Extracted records
<file path="src/rtl/unlock_seq_pkg.sv">
package unlock_seq_pkg;

  // Access summary produced by the datapath when chip enable returns high.
  typedef struct packed {
    logic valid;
    logic isWrite;
    logic isStore;
    logic isRecall;
  } accEvt_t;

  // Strobes from the control back to the datapath output registers.
  typedef struct packed {
    logic fireStore;
    logic fireRecall;
  } cmdStrobe_t;

endpackage

</file>
<file path="src/rtl/unlock_seq_datapath.sv">
module unlock_seq_datapath
  import unlock_seq_pkg::*;
#(
  parameter int ADDR_W = 11,
  parameter int PREFIX_LEN = 5,
  parameter logic [PREFIX_LEN*ADDR_W-1:0] PREFIX_KEYS = '0,
  parameter logic [ADDR_W-1:0] STORE_ADDR = '0,
  parameter logic [ADDR_W-1:0] RECALL_ADDR = '0
) (
  input  logic                  clk,
  input  logic                  rstN,
  input  logic [ADDR_W-1:0]     addr,
  input  logic                  ceN,
  input  logic                  weN,
  input  cmdStrobe_t            strobe,
  output accEvt_t               evt,
  output logic [PREFIX_LEN-1:0] keyHit,
  output logic                  storeReq,
  output logic                  recallReq
);

  logic              ceQ;
  logic [ADDR_W-1:0] addrQ;
  logic              wrSeen;
  logic              ceFall;
  logic              ceRise;

  assign ceFall = ceQ & ~ceN;
  assign ceRise = ~ceQ & ceN;

  always_ff @(posedge clk or negedge rstN) begin
    if (!rstN) begin
      ceQ       <= 1'b1;
      addrQ     <= '0;
      wrSeen    <= 1'b0;
      storeReq  <= 1'b0;
      recallReq <= 1'b0;
    end else begin
      ceQ <= ceN;
      if (ceFall) begin
        addrQ  <= addr;
        wrSeen <= ~weN;
      end else if (!ceN) begin
        wrSeen <= wrSeen | ~weN;
      end
      storeReq  <= strobe.fireStore;
      recallReq <= strobe.fireRecall;
    end
  end

  for (genvar g = 0; g < PREFIX_LEN; g++) begin : g_key
    assign keyHit[g] = (addrQ == PREFIX_KEYS[g*ADDR_W +: ADDR_W]);
  end

  always_comb begin
    evt.valid    = ceRise;
    evt.isWrite  = wrSeen;
    evt.isStore  = (addrQ == STORE_ADDR);
    evt.isRecall = (addrQ == RECALL_ADDR);
  end

endmodule

</file>
<file path="src/rtl/unlock_seq_ctrl.sv">
module unlock_seq_ctrl
  import unlock_seq_pkg::*;
#(
  parameter int PREFIX_LEN = 5
) (
  input  logic                  clk,
  input  logic                  rstN,
  input  accEvt_t               evt,
  input  logic [PREFIX_LEN-1:0] keyHit,
  input  logic                  lowSupply,
  input  logic                  busy,
  output cmdStrobe_t            strobe
);

  localparam int STEP_W = $clog2(PREFIX_LEN + 1);
  localparam logic [STEP_W-1:0] LAST_STEP = STEP_W'(PREFIX_LEN);
  localparam logic [STEP_W-1:0] ONE = STEP_W'(1);

  logic [STEP_W-1:0]   stepQ;
  logic [STEP_W-1:0]   stepD;
  logic [STEP_W-1:0]   restartStep;
  logic [PREFIX_LEN:0] hitExt;

  assign hitExt      = {1'b0, keyHit};
  assign restartStep = keyHit[0] ? ONE : '0;

  always_comb begin
    stepD  = stepQ;
    strobe = '0;
    if (busy) begin
      stepD = '0;
    end else if (evt.valid) begin
      if (evt.isWrite) begin
        stepD = '0;
      end else if (stepQ == LAST_STEP) begin
        if (evt.isStore) begin
          strobe.fireStore = ~lowSupply;
          stepD = '0;
        end else if (evt.isRecall) begin
          strobe.fireRecall = 1'b1;
          stepD = '0;
        end else begin
          stepD = restartStep;
        end
      end else if (hitExt[stepQ]) begin
        stepD = stepQ + ONE;
      end else begin
        stepD = restartStep;
      end
    end
  end

  always_ff @(posedge clk or negedge rstN) begin
    if (!rstN) stepQ <= '0;
    else       stepQ <= stepD;
  end

endmodule

</file>
<file path="src/rtl/unlock_seq_detector.sv">
module unlock_seq_detector
  import unlock_seq_pkg::*;
#(
  parameter int ADDR_W = 11,
  parameter int PREFIX_LEN = 5,
  parameter logic [PREFIX_LEN*ADDR_W-1:0] PREFIX_KEYS =
    {11'h0F0, 11'h7FF, 11'h2AA, 11'h555, 11'h000},
  parameter logic [ADDR_W-1:0] STORE_ADDR = 11'h70F,
  parameter logic [ADDR_W-1:0] RECALL_ADDR = 11'h70E
) (
  input  logic              clk,
  input  logic              rstN,
  input  logic [ADDR_W-1:0] addr,
  input  logic              ceN,
  input  logic              weN,
  input  logic              lowSupply,
  input  logic              busy,
  output logic              storeReq,
  output logic              recallReq
);

  accEvt_t               evt;
  cmdStrobe_t            strobe;
  logic [PREFIX_LEN-1:0] keyHit;

  unlock_seq_datapath #(
    .ADDR_W(ADDR_W), .PREFIX_LEN(PREFIX_LEN), .PREFIX_KEYS(PREFIX_KEYS),
    .STORE_ADDR(STORE_ADDR), .RECALL_ADDR(RECALL_ADDR)
  ) u_dp (
    .clk(clk), .rstN(rstN), .addr(addr), .ceN(ceN), .weN(weN),
    .strobe(strobe), .evt(evt), .keyHit(keyHit),
    .storeReq(storeReq), .recallReq(recallReq)
  );

  unlock_seq_ctrl #(.PREFIX_LEN(PREFIX_LEN)) u_ctrl (
    .clk(clk), .rstN(rstN), .evt(evt), .keyHit(keyHit),
    .lowSupply(lowSupply), .busy(busy), .strobe(strobe)
  );

endmodule

</file>
<file path="config.mk">
export PLATFORM = sky130hd
export DESIGN_NAME = unlock_seq_detector
export DESIGN_NICKNAME = d
export VERILOG_FILES = /design/src/rtl/unlock_seq_pkg.sv /design/src/rtl/unlock_seq_datapath.sv /design/src/rtl/unlock_seq_ctrl.sv /design/src/rtl/unlock_seq_detector.sv
export SDC_FILE = /design/constraint.sdc
export NUM_CORES = 1
export LEC_CHECK = 0
export ABC_AREA = 1
export BUFFER_PORTS_ARGS = -buffer_cell sky130_fd_sc_hd__buf_2
export CORE_MARGIN = 2
export CORE_UTILIZATION = 53
export CTS_CLUSTER_DIAMETER = 50
export DETAILED_ROUTE_END_ITERATION = 8
export PLACE_DENSITY = 0.75
export SLEW_MARGIN = 25
export SYNTH_ARGS = -nofsm -noshare
export SYNTH_HDL_FRONTEND = slang
export SYNTH_SLANG_ARGS = --single-unit
</file>
<file path="constraint.sdc">
create_clock -name clk -period 1.66 [get_ports clk]
set_clock_uncertainty 0.1 [all_clocks]
set_input_delay 0.249 -clock clk [delete_from_list [all_inputs] [get_ports clk]]
set_output_delay 0.249 -clock clk [all_outputs]
set_load 0.02 [all_outputs]
</file>
**Word-level counts from Yosys, hierarchy flattened**

Cells that the tools add are included.

- Input bits: 17
- Logic and storage cells: 44
- Bits in registers: 18

- Reductions and logical operators: 2
- Add/sub/neg operators: 1
- Multiplexer cells: 19
- Eq/ne operators: 8
- Order comparisons: 1
- Bitwise logic cells: 7

Operator list:

| operator | number |
|---|---|
| $eq A11 B11 Y1 const B | 4 |
| $mux W3 | 7 |
| $eq A11 B10 Y1 const B | 1 |
| $eq A11 B8 Y1 const B | 1 |
| $logic_not A11 Y1 | 1 |
| $mux W2 | 4 |
| $mux W1 | 7 |
| $lt A3 B4 Y1 const B | 1 |
| $not A1 Y1 | 4 |
| $add A3 B1 Y3 const B | 1 |
| $bmux W1 S3 | 1 |
| $eq A3 B3 Y1 const B | 1 |
| $and A1 B1 Y1 | 2 |
| $ne A2 B1 Y1 const B | 1 |
| $reduce_bool A2 Y1 | 1 |
| $or A1 B1 Y1 | 1 |

**Longest topological paths before layout**

- Depth after elaboration: 8
- Depth in mapped cells: 11
- Mapped depth without buffers: 11

**Cells and area by module**

Synthesis repeated with hierarchy kept, for this count alone.

- Cells, all modules: 148
- Area, all modules: 1,079.8 µm²

Modules (own cells, without submodules):

| module | area an instance (µm²) | sequential area each (µm²) | cells an instance | times used |
|---|---|---|---|---|
| unlock_seq_datapath | 792.0 | 376.6 | 102 | 1 |
| unlock_seq_ctrl | 287.8 | 75.1 | 46 | 1 |

**Least setup slack after synthesis**

OpenSTA, ideal clock, no wires.

- Path kind: register to register
- Start point: register u_dp.addrQ[8]
- End point: register u_ctrl.stepQ[0]
- Library setup time: 116 ps
- Clock period less this slack: 1,365 ps
- Path slack: 295 ps
- Data required time: 1,444 ps
- Arrival time: 1,148 ps
- Stages on the path, launching flop included: 11
- Cell sequence: dfrtp_1 -> nor2_1 -> nand2_1 -> nor2_2 -> nand2_2 -> a21oi_2 -> nand3_2 -> nand3_1 -> nand3_1 -> nand2_1 -> nand2_1

- Cells in the longest elaborated chain, start to end: 8

Ends and longest elaborated chain:

| element | RTL line | RTL |
|---|---|---|
| start, declared | unlock_seq_datapath.sv:23 | `logic [ADDR_W-1:0] addrQ;` |
| start signal, assigned | unlock_seq_datapath.sv:41 | `addrQ <= addr;` |
| $eq A11 B11 Y1, or another cell as far along | unlock_seq_datapath.sv:52 | `assign keyHit[g] = (addrQ == PREFIX_KEYS[g*ADDR_W +: ADDR_W]);` |
| $bmux W1 S3 / $mux W1 (equally long branches) | unlock_seq_ctrl.sv:45, unlock_seq_ctrl.sv:25 |  |
| $mux W1 (not written as such) / $mux W3 (equally long branches) | unlock_seq_ctrl.sv:45, unlock_seq_ctrl.sv:39 |  |
| $mux W3, on equally long branches | unlock_seq_ctrl.sv:45, unlock_seq_ctrl.sv:36 |  |
| $mux W3 * | unlock_seq_ctrl.sv:35 | `end else if (stepQ == LAST_STEP) begin` |
| $mux W3 * | unlock_seq_ctrl.sv:33 | `if (evt.isWrite) begin` |
| $mux W3 * | unlock_seq_ctrl.sv:32 | `end else if (evt.valid) begin` |
| $mux W3 * | unlock_seq_ctrl.sv:30 | `if (busy) begin` |
| end signal, assigned | unlock_seq_ctrl.sv:55 | `else stepQ <= stepD;` |
| end, declared | unlock_seq_ctrl.sv:19 | `logic [STEP_W-1:0] stepQ;` |

Mark *: on every way between the ends. The rest lies on a longest branch, timed or not. The select of a mux whose other input is x is not followed.
A chain may end at the register's enable or synchronous reset.
**config.mk**
```make
export PLATFORM = sky130hd
export DESIGN_NAME = ser_cfg_port
export DESIGN_NICKNAME = d
export VERILOG_FILES = /design/src/rtl/scp_pkg.sv /design/src/rtl/scp_sync.sv /design/src/rtl/scp_core.sv /design/src/rtl/scp_omux.sv /design/src/rtl/ser_cfg_port.sv
export SDC_FILE = /design/constraint.sdc
export NUM_CORES = 1
export LEC_CHECK = 0
export BUFFER_PORTS_ARGS = -buffer_cell sky130_fd_sc_hd__buf_2
export CAP_MARGIN = 20
export CORE_MARGIN = 2
export CORE_UTILIZATION = 30
export DETAILED_ROUTE_END_ITERATION = 10
export PLACE_DENSITY_LB_ADDON = 0.3
export REMOVE_ABC_BUFFERS = 1
export SLEW_MARGIN = 40
export SYNTH_ARGS = -nofsm -noshare
export SYNTH_HDL_FRONTEND = slang
export SYNTH_SLANG_ARGS = --single-unit
```
**constraint.sdc**
```tcl
create_clock -name clk -period 2.24 [get_ports clk]
set_clock_uncertainty 0.05 [all_clocks]
set_input_delay 0.224 -clock clk [delete_from_list [all_inputs] [get_ports clk]]
set_output_delay 0.224 -clock clk [all_outputs]
set_load 0.01 [all_outputs]
```
==> config.mk <==
export PLATFORM = sky130hd
export DESIGN_NAME = cycle_seq
export DESIGN_NICKNAME = d
export VERILOG_FILES = /design/src/rtl/seq_pkg.sv /design/src/rtl/seq_ctrl.sv /design/src/rtl/seq_regs.sv /design/src/rtl/cycle_seq.sv
export SDC_FILE = /design/constraint.sdc
export NUM_CORES = 1
export LEC_CHECK = 0
export BUFFER_PORTS_ARGS = -buffer_cell sky130_fd_sc_hd__buf_2
export CAP_MARGIN = 20
export CELL_PAD_IN_SITES_DETAIL_PLACEMENT = 0
export CELL_PAD_IN_SITES_GLOBAL_PLACEMENT = 2
export CORE_UTILIZATION = 38
export DETAILED_ROUTE_END_ITERATION = 12
export PLACE_DENSITY = 0.89
export SYNTH_ARGS = -nofsm -noshare
export SYNTH_HDL_FRONTEND = slang
export SYNTH_HIERARCHICAL = 1
export SYNTH_SLANG_ARGS = --single-unit
==> constraint.sdc <==
create_clock -name clk -period 8.2 [get_ports clk]
set_clock_uncertainty 0.2 [all_clocks]
set_input_delay 0.41 -clock clk [delete_from_list [all_inputs] [get_ports clk]]
set_output_delay 0.41 -clock clk [all_outputs]
set_load 0.02 [all_outputs]
===== src/rtl/tx_desc_dma.sv =====
module tx_desc_dma #(
  parameter int          ADDR_W   = 32,
  parameter logic [31:0] POLL_KEY = 32'h0000_0040
) (
  input  logic              clk,
  input  logic              rst_n,
  input  logic              reg_wr,
  input  logic [1:0]        reg_sel,
  input  logic [31:0]       reg_wdata,
  output logic [7:0]        int_status,
  output logic              mem_req,
  output logic              mem_we,
  output logic [ADDR_W-3:0] mem_addr,
  output logic [31:0]       mem_wdata,
  input  logic [31:0]       mem_rdata,
  input  logic              mem_ack,
  output logic              m_tvalid,
  input  logic              m_tready,
  output logic [7:0]        m_tdata,
  output logic              m_tlast
);
  localparam int WA    = ADDR_W - 2;
  localparam int LEN_W = 16;

  typedef enum logic [2:0] {S_IDLE, S_CTRL, S_BUFA, S_DATA, S_SEND, S_WBK} st_t;

  st_t               st;
  logic [ADDR_W-1:0] base_q;
  logic [WA-1:0]     desc_wa;
  logic [31:0]       ctrl_q;
  logic [ADDR_W-1:0] ptr;
  logic [LEN_W-1:0]  remain;
  logic [31:0]       word_q;
  logic              done_f, err_f;

  wire doorbell  = reg_wr && reg_sel == 2'd1 && reg_wdata == POLL_KEY;
  wire stat_clr  = reg_wr && reg_sel == 2'd2;
  wire ctrl_ok   = mem_rdata[29] && mem_rdata[28] && mem_rdata[LEN_W-1:0] != '0;
  wire err_set   = st == S_CTRL && mem_ack && mem_rdata[31] && !ctrl_ok;
  wire done_set  = st == S_WBK && mem_ack;
  wire beat      = m_tvalid && m_tready;

  assign mem_req   = st == S_CTRL || st == S_BUFA || st == S_DATA || st == S_WBK;
  assign mem_we    = st == S_WBK;
  assign mem_addr  = st == S_DATA ? ptr[ADDR_W-1:2] :
                     st == S_BUFA ? {desc_wa[WA-1:2], 2'b10} : desc_wa;
  assign mem_wdata = {1'b0, ctrl_q[30:0]};
  assign m_tvalid  = st == S_SEND;
  assign m_tdata   = word_q[{ptr[1:0], 3'b000} +: 8];
  assign m_tlast   = m_tvalid && remain == LEN_W'(1);
  assign int_status = {4'b0, err_f, done_f, 2'b0};

  always_ff @(posedge clk or negedge rst_n) begin
    if (!rst_n) begin
      st      <= S_IDLE;
      base_q  <= '0;
      desc_wa <= '0;
      ctrl_q  <= '0;
      ptr     <= '0;
      remain  <= '0;
      word_q  <= '0;
    end else begin
      if (reg_wr && reg_sel == 2'd0) base_q <= reg_wdata[ADDR_W-1:0];
      case (st)
        S_IDLE: if (doorbell) begin
          desc_wa <= {base_q[ADDR_W-1:4], 2'b00};
          st      <= S_CTRL;
        end
        S_CTRL: if (mem_ack) begin
          ctrl_q <= mem_rdata;
          remain <= mem_rdata[LEN_W-1:0];
          if (!mem_rdata[31] || !ctrl_ok) st <= S_IDLE;
          else                            st <= S_BUFA;
        end
        S_BUFA: if (mem_ack) begin
          ptr <= mem_rdata[ADDR_W-1:0];
          st  <= S_DATA;
        end
        S_DATA: if (mem_ack) begin
          word_q <= mem_rdata;
          st     <= S_SEND;
        end
        S_SEND: if (m_tready) begin
          ptr    <= ptr + 1'b1;
          remain <= remain - 1'b1;
          if (remain == LEN_W'(1))  st <= S_WBK;
          else if (ptr[1:0] == 2'b11) st <= S_DATA;
        end
        S_WBK: if (mem_ack) st <= S_IDLE;
        default: st <= S_IDLE;
      endcase
    end
  end

  always_ff @(posedge clk or negedge rst_n) begin
    if (!rst_n) begin
      done_f <= 1'b0;
      err_f  <= 1'b0;
    end else begin
      done_f <= done_set || (done_f && !(stat_clr && reg_wdata[2]));
      err_f  <= err_set  || (err_f  && !(stat_clr && reg_wdata[3]));
    end
  end


  stream_hold_chk: assert property (@(posedge clk) disable iff (!rst_n)
    m_tvalid && !m_tready |=> m_tvalid && $stable(m_tdata) && $stable(m_tlast));


  req_hold_chk: assert property (@(posedge clk) disable iff (!rst_n)
    mem_req && !mem_ack |=> mem_req && $stable(mem_addr) && $stable(mem_we));


  wb_own_clear_chk: assert property (@(posedge clk) disable iff (!rst_n)
    mem_req && mem_we |-> !mem_wdata[31]);


  done_after_wb_chk: assert property (@(posedge clk) disable iff (!rst_n)
    mem_req && mem_we && mem_ack |=> int_status[2] && !mem_req);


  last_with_valid_chk: assert property (@(posedge clk) disable iff (!rst_n)
    m_tlast |-> m_tvalid);


  beat_advance_chk: assert property (@(posedge clk) disable iff (!rst_n)
    beat && !m_tlast |=> (m_tvalid || mem_req) && !mem_we);
endmodule


===== config.mk =====
export PLATFORM = sky130hd
export DESIGN_NAME = tx_desc_dma
export DESIGN_NICKNAME = d
export VERILOG_FILES = /design/src/rtl/tx_desc_dma.sv
export SDC_FILE = /design/constraint.sdc
export NUM_CORES = 1
export LEC_CHECK = 0
export ABC_CLOCK_PERIOD_IN_PS = 6400
export BUFFER_PORTS_ARGS = -buffer_cell sky130_fd_sc_hd__buf_2
export CELL_PAD_IN_SITES_DETAIL_PLACEMENT = 1
export CELL_PAD_IN_SITES_GLOBAL_PLACEMENT = 2
export CORE_ASPECT_RATIO = 0.5
export CORE_MARGIN = 2
export CORE_UTILIZATION = 39
export DETAILED_ROUTE_END_ITERATION = 10
export PLACE_DENSITY_LB_ADDON = 0.05
export SYNTH_ARGS = -nofsm -noshare
export SYNTH_HDL_FRONTEND = slang
export SYNTH_SLANG_ARGS = --single-unit

===== constraint.sdc =====
create_clock -name clk -period 6.4 [get_ports clk]
set_input_delay 0.96 -clock clk [delete_from_list [all_inputs] [get_ports clk]]
set_output_delay 0.96 -clock clk [all_outputs]
set_load 0.05 [all_outputs]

▶ **Assignment**
Every line of the entries above that includes "storeReq" should be copied.

▶ **Answer for this exercise**
  output logic                  storeReq,
      storeReq  <= 1'b0;
      storeReq  <= strobe.fireStore;
  output logic              storeReq,
    .storeReq(storeReq), .recallReq(recallReq)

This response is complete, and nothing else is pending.